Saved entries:
+--

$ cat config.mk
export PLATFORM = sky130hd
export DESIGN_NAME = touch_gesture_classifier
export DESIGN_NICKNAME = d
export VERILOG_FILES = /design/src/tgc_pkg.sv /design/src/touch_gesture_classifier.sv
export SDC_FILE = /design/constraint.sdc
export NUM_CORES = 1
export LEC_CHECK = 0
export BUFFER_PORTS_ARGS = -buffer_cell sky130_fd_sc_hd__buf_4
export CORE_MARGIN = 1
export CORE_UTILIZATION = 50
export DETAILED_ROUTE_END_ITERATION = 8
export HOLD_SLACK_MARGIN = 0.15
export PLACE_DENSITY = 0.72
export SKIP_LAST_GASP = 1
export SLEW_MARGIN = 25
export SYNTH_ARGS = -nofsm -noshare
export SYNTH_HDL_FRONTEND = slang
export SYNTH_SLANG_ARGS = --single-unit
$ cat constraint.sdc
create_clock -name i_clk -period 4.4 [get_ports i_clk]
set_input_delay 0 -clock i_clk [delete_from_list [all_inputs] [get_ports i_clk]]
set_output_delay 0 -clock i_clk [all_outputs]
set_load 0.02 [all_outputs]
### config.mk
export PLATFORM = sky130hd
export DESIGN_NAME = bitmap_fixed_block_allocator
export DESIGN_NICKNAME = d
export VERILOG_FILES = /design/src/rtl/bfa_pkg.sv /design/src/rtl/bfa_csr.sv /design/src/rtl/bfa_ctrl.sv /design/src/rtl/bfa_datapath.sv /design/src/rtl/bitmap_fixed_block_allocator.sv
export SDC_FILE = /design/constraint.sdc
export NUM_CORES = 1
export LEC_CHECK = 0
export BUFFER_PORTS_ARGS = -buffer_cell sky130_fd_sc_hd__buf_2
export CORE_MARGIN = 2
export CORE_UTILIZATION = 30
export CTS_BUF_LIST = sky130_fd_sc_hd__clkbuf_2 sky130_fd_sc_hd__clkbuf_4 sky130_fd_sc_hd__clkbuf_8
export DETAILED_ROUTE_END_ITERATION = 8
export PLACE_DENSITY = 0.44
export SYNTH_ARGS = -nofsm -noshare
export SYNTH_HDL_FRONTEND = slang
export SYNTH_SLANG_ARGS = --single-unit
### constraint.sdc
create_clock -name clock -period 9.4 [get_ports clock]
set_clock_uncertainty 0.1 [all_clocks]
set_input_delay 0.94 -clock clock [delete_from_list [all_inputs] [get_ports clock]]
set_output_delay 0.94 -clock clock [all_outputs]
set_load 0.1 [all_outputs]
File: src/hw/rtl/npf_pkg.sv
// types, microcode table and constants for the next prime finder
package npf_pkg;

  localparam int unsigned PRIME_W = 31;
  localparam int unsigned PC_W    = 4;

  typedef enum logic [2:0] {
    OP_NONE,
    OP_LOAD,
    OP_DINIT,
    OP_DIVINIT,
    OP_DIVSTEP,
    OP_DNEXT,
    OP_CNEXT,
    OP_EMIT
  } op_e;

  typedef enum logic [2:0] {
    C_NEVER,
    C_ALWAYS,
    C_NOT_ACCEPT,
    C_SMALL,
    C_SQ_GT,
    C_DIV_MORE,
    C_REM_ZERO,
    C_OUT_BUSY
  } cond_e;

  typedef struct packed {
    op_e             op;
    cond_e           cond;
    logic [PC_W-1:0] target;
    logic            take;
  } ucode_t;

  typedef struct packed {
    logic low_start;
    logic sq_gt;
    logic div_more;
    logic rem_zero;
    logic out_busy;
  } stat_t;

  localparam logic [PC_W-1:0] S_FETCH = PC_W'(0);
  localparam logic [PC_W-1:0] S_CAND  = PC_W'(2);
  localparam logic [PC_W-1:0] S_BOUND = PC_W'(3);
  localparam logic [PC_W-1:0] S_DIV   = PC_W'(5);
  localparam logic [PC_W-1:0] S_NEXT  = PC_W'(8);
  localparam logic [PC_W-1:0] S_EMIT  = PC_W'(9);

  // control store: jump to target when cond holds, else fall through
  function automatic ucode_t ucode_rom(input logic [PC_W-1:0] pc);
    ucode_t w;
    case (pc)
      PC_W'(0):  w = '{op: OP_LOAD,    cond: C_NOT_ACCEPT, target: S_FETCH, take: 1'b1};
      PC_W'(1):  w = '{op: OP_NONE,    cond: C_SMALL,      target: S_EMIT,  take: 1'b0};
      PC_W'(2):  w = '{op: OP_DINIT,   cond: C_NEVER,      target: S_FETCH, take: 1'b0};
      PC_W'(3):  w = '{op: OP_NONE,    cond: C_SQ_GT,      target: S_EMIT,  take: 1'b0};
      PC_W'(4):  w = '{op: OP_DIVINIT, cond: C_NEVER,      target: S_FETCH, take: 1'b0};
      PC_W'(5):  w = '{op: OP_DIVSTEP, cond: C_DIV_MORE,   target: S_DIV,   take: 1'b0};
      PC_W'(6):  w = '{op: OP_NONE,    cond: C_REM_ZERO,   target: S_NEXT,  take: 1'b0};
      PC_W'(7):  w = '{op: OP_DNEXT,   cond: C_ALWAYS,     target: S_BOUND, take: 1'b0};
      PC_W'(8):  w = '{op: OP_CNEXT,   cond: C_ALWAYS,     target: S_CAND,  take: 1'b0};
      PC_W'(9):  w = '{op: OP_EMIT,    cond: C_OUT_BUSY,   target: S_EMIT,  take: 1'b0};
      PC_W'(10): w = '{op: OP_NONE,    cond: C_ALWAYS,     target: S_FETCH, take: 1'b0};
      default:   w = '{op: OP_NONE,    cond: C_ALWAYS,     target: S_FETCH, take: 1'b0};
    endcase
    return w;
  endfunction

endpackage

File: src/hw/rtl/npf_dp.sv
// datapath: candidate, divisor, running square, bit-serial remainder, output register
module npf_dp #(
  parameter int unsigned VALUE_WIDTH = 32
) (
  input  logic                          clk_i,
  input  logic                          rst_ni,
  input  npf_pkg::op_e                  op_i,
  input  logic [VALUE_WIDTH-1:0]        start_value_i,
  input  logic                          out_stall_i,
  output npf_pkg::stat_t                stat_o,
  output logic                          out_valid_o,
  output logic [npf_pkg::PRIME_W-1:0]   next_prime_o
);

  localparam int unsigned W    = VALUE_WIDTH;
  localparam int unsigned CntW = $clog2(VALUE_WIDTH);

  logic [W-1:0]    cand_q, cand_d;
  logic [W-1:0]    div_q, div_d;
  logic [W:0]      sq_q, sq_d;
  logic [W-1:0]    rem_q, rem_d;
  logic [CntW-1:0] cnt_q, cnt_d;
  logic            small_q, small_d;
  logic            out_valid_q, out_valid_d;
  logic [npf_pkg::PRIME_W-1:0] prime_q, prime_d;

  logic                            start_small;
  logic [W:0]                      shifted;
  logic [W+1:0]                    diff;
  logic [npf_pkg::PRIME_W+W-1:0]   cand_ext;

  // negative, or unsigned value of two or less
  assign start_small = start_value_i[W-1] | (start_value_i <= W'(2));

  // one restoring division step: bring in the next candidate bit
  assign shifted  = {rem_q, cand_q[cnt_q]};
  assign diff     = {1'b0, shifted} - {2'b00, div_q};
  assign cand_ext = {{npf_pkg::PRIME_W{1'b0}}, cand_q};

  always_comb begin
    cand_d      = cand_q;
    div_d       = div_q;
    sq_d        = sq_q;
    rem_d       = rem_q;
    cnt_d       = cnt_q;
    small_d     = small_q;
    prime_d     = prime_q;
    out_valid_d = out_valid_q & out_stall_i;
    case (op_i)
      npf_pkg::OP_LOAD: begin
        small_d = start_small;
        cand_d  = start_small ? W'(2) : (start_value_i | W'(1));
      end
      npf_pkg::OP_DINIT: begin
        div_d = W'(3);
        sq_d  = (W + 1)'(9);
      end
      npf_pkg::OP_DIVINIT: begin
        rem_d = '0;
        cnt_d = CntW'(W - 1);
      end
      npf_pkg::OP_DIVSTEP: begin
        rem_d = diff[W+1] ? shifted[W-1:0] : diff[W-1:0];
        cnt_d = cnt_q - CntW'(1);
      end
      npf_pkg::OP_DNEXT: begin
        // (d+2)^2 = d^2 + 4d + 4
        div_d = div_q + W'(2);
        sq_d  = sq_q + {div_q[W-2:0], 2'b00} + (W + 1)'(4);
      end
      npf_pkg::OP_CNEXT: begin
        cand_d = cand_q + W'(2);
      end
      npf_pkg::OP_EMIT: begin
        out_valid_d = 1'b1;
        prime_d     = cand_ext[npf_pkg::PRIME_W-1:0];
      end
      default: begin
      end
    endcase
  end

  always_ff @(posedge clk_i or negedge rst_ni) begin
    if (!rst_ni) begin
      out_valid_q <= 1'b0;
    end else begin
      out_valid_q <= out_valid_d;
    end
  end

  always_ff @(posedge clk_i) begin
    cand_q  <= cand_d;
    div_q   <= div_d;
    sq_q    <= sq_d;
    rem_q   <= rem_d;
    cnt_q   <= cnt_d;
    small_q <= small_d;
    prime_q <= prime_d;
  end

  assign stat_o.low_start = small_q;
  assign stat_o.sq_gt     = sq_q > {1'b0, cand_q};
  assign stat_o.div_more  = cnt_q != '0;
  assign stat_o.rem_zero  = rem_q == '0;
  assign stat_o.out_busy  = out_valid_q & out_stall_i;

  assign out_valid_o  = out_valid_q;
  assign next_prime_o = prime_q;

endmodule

+--

» About this exercise: Set down, exactly as they appear above, all lines from the one that has "export VERILOG_FILES = /design/src/tgc_pkg.sv" down to the one that has "export PLACE_DENSITY = 0.44", including those two and no others.

» Task result:
export VERILOG_FILES = /design/src/tgc_pkg.sv /design/src/touch_gesture_classifier.sv
export SDC_FILE = /design/constraint.sdc
export NUM_CORES = 1
export LEC_CHECK = 0
export BUFFER_PORTS_ARGS = -buffer_cell sky130_fd_sc_hd__buf_4
export CORE_MARGIN = 1
export CORE_UTILIZATION = 50
export DETAILED_ROUTE_END_ITERATION = 8
export HOLD_SLACK_MARGIN = 0.15
export PLACE_DENSITY = 0.72
export SKIP_LAST_GASP = 1
export SLEW_MARGIN = 25
export SYNTH_ARGS = -nofsm -noshare
export SYNTH_HDL_FRONTEND = slang
export SYNTH_SLANG_ARGS = --single-unit
$ cat constraint.sdc
create_clock -name i_clk -period 4.4 [get_ports i_clk]
set_input_delay 0 -clock i_clk [delete_from_list [all_inputs] [get_ports i_clk]]
set_output_delay 0 -clock i_clk [all_outputs]
set_load 0.02 [all_outputs]
### config.mk
export PLATFORM = sky130hd
export DESIGN_NAME = bitmap_fixed_block_allocator
export DESIGN_NICKNAME = d
export VERILOG_FILES = /design/src/rtl/bfa_pkg.sv /design/src/rtl/bfa_csr.sv /design/src/rtl/bfa_ctrl.sv /design/src/rtl/bfa_datapath.sv /design/src/rtl/bitmap_fixed_block_allocator.sv
export SDC_FILE = /design/constraint.sdc
export NUM_CORES = 1
export LEC_CHECK = 0
export BUFFER_PORTS_ARGS = -buffer_cell sky130_fd_sc_hd__buf_2
export CORE_MARGIN = 2
export CORE_UTILIZATION = 30
export CTS_BUF_LIST = sky130_fd_sc_hd__clkbuf_2 sky130_fd_sc_hd__clkbuf_4 sky130_fd_sc_hd__clkbuf_8
export DETAILED_ROUTE_END_ITERATION = 8
export PLACE_DENSITY = 0.44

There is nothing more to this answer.